Search code examples
gitdiffpandocgit-diffgit-add

git diff not working with Word document, --intent-to-add, and pandoc diff driver


Several tutorials ([1], [2], [3]) that can be found on the internet suggest the following configuration for diffing Word documents tracked by git.

  1. Configure a "pandoc" diff driver with the following settings:

    [diff "pandoc"]
        textconv=pandoc --to=markdown
        prompt = false
    
  2. Add the following to your .gitattributes file:

    *.docx diff=pandoc
    

This seems to work fine except when trying to diff an untracked Word document after indicating intent to add it to the git repository. Does anyone know why this isn't working in this case?

Here are the steps to reproduce, assuming the following configuration detailed above.

  1. Create a Word document in a git repository

    touch my_document.docx
    
  2. Open the file in Microsoft Word, add some content to the Word document (e.g, the characters "asdf"), and save it

  3. Indicate your intent to add the document

    git add -N my_document.docx
    
  4. Try to see the diff:

    git diff my_document.docx
    #> couldn't parse docx file
    #> fatal: unable to read files to diff
    

With git version 2.17.1 on macOS, I end up with a "fatal: unable to read files to diff" error.

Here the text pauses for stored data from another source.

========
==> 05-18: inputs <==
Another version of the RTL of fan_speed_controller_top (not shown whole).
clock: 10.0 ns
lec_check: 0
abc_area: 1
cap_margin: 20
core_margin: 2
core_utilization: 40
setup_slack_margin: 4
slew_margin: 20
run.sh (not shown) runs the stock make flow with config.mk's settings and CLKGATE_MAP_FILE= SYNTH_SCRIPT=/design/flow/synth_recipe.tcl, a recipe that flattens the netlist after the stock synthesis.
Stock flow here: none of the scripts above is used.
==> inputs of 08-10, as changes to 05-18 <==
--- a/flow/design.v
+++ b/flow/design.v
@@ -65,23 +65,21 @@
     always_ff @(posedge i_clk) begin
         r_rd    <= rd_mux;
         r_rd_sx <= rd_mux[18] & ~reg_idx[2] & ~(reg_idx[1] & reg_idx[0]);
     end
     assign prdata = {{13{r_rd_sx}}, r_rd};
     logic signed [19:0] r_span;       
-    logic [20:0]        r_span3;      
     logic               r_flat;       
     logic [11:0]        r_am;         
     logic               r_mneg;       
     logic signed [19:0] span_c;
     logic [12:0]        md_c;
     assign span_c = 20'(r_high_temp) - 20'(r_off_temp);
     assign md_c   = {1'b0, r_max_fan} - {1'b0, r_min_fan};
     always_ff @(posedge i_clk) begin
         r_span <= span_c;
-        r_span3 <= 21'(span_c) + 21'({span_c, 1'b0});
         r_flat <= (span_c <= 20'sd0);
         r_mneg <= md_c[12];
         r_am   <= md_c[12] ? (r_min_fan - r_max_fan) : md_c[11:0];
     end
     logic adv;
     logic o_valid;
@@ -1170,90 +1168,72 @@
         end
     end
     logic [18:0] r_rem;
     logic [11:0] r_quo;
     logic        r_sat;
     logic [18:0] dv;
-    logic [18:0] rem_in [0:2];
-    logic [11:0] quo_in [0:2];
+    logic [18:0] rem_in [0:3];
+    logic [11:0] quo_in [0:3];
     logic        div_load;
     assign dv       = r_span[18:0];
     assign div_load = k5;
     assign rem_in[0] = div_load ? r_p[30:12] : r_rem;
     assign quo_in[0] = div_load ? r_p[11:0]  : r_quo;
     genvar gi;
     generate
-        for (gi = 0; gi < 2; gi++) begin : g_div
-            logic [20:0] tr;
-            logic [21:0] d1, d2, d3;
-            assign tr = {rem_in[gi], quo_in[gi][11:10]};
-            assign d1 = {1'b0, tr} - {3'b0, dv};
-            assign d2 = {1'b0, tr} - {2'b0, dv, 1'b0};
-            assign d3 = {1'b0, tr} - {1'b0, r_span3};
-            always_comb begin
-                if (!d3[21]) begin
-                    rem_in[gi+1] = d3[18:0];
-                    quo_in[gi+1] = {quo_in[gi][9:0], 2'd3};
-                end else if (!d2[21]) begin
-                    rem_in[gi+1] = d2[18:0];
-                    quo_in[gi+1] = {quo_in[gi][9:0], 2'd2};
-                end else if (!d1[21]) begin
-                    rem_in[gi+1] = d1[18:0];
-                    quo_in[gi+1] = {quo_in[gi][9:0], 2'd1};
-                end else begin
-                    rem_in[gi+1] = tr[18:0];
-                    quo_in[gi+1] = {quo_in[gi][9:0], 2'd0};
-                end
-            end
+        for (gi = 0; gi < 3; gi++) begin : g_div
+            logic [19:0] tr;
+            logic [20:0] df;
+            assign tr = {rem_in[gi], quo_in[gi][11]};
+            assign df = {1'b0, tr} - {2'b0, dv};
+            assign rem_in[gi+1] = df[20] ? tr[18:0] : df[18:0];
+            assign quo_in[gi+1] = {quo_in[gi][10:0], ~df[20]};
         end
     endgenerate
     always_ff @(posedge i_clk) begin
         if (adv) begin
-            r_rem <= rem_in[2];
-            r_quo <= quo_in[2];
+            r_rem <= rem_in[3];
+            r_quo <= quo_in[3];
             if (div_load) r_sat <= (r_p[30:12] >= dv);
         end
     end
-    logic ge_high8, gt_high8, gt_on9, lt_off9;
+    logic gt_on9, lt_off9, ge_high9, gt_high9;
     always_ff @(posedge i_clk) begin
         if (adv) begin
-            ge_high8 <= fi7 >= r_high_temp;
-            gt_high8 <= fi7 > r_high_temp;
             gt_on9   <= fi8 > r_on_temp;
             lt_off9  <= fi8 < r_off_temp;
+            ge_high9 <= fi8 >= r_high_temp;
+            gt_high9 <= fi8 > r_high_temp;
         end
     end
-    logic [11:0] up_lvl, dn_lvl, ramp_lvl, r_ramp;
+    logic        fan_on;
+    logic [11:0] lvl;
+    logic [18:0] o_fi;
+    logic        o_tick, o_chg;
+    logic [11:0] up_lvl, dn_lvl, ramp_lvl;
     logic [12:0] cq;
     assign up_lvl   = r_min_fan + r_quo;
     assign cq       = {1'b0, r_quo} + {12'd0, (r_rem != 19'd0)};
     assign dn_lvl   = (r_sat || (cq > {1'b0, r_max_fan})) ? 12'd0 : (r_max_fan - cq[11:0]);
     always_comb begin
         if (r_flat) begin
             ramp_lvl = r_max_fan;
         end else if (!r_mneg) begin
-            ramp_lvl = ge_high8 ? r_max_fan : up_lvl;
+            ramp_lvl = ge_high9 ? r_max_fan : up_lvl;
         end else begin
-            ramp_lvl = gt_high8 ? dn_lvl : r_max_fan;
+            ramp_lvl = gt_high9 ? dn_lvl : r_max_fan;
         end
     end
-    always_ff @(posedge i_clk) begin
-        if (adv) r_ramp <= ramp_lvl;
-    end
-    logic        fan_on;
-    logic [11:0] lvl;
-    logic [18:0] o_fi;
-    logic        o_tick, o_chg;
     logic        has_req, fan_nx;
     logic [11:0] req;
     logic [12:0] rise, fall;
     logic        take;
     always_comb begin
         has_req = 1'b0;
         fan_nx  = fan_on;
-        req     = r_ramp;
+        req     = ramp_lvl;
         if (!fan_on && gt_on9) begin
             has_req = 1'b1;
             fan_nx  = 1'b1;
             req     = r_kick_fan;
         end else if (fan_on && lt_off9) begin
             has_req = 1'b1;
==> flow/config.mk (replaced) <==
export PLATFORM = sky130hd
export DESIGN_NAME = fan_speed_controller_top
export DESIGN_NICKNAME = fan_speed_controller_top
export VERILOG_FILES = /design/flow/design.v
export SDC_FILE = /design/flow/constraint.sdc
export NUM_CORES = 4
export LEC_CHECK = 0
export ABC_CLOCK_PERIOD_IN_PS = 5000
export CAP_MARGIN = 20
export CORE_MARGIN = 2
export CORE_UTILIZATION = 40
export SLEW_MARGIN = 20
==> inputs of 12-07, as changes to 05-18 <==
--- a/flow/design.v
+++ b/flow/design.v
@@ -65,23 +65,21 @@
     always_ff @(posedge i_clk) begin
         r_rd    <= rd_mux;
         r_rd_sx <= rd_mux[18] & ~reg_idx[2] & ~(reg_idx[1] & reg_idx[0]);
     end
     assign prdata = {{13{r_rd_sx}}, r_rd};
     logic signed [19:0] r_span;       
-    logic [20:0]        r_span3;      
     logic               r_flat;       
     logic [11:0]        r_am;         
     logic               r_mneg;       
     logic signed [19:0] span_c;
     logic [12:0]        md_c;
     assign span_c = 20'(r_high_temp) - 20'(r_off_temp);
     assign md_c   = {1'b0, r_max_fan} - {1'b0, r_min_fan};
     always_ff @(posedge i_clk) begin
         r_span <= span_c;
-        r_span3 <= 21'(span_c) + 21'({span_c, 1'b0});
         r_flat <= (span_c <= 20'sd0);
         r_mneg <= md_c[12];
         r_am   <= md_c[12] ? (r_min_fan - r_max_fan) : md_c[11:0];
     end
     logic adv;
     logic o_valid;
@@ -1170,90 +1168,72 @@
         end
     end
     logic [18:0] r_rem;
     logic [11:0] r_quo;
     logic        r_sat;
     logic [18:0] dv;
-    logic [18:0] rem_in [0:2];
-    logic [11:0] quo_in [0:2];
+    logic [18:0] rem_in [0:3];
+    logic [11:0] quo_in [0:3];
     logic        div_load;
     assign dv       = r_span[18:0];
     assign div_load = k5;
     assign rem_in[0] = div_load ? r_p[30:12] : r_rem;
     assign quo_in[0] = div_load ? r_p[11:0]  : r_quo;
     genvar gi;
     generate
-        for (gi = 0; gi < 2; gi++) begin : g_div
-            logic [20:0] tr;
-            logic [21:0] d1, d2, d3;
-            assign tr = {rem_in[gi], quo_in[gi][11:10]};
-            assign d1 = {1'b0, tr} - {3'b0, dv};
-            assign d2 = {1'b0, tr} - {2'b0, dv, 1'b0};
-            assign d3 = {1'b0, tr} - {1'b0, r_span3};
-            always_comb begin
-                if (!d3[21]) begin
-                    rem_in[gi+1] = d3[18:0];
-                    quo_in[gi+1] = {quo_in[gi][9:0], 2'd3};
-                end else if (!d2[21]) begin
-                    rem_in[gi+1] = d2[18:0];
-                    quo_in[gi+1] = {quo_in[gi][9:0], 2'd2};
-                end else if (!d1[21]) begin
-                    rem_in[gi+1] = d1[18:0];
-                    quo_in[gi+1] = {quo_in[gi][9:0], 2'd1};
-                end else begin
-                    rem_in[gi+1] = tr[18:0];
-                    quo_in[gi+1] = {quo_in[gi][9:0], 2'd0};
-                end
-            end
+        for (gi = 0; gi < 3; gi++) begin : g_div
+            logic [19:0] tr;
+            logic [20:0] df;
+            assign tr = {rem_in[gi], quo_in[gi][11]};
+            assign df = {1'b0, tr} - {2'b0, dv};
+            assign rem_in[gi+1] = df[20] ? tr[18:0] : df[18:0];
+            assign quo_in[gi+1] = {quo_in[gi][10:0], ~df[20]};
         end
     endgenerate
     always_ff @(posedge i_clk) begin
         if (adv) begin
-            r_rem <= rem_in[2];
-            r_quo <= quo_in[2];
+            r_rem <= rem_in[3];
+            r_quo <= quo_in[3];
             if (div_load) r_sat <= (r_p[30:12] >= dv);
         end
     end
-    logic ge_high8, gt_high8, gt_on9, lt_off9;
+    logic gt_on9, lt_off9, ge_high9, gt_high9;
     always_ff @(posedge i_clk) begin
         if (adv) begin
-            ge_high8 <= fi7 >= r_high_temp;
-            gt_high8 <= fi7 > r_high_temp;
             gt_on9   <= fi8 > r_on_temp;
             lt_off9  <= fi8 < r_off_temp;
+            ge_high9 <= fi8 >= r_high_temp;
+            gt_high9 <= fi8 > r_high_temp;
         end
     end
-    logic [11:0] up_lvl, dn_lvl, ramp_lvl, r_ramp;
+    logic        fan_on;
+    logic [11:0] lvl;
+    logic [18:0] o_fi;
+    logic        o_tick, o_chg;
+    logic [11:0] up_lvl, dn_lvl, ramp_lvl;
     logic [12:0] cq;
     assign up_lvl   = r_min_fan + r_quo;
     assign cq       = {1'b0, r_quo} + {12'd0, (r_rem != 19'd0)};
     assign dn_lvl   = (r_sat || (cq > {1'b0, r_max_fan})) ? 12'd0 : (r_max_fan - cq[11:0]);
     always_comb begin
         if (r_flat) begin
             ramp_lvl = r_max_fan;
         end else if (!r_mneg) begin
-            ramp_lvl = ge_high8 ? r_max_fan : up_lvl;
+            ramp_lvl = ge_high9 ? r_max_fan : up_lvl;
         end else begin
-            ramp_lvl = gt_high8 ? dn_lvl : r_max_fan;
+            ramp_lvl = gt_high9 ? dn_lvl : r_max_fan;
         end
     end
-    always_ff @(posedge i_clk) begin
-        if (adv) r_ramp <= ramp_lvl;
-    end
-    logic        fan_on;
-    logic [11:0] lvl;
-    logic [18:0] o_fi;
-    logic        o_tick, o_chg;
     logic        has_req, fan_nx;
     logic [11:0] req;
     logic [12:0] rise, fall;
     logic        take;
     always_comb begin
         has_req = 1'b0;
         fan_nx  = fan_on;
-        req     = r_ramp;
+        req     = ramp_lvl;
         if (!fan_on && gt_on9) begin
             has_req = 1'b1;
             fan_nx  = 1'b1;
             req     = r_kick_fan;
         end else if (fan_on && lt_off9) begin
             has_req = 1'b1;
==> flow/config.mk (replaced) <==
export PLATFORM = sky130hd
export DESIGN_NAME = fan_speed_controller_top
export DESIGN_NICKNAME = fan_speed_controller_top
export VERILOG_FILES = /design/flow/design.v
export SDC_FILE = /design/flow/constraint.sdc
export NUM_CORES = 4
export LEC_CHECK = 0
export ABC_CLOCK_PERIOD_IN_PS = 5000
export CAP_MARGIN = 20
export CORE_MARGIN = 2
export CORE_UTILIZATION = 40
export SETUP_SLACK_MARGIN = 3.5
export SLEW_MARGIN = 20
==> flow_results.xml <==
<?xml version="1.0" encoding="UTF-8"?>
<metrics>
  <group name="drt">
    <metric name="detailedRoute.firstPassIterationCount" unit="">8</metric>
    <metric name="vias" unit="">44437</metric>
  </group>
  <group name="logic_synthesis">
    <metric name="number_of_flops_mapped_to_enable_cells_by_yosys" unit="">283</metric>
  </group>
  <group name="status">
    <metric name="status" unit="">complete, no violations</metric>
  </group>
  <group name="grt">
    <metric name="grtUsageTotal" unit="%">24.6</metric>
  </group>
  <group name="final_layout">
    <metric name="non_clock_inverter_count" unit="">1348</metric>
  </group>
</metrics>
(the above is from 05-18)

However, just adding the file to the index and then running git diff --cached results in the following diff:

diff --git a/my_document.docx b/my_document.docx
new file mode 100644
index 0000000..17f1b0d
--- /dev/null
+++ b/my_document.docx
@@ -0,0 +1 @@
+asdf

Why doesn't the diff driver work with git add -N?


Solution

  • This is ultimately due to the fact that pandoc --to=markdown /dev/null/ correctly returns nothing without erroring out, whereas pandoc --to=markdown a/my_document.docx errors out just in case a/my_document.docx is an empty file.

    So in the case where you've added my_document.docx to the index for the first time and then run git diff --cached to compare the index to HEAD, the comparison will be against /dev/null, and everything will work just fine.

    However, in the case where you've indicated your intent to add a new file, my_document.docx, with git add -N, an empty file with the same name will be added to the index. In this case, pandoc will error out when trying to convert the empty file in the index to Markdown.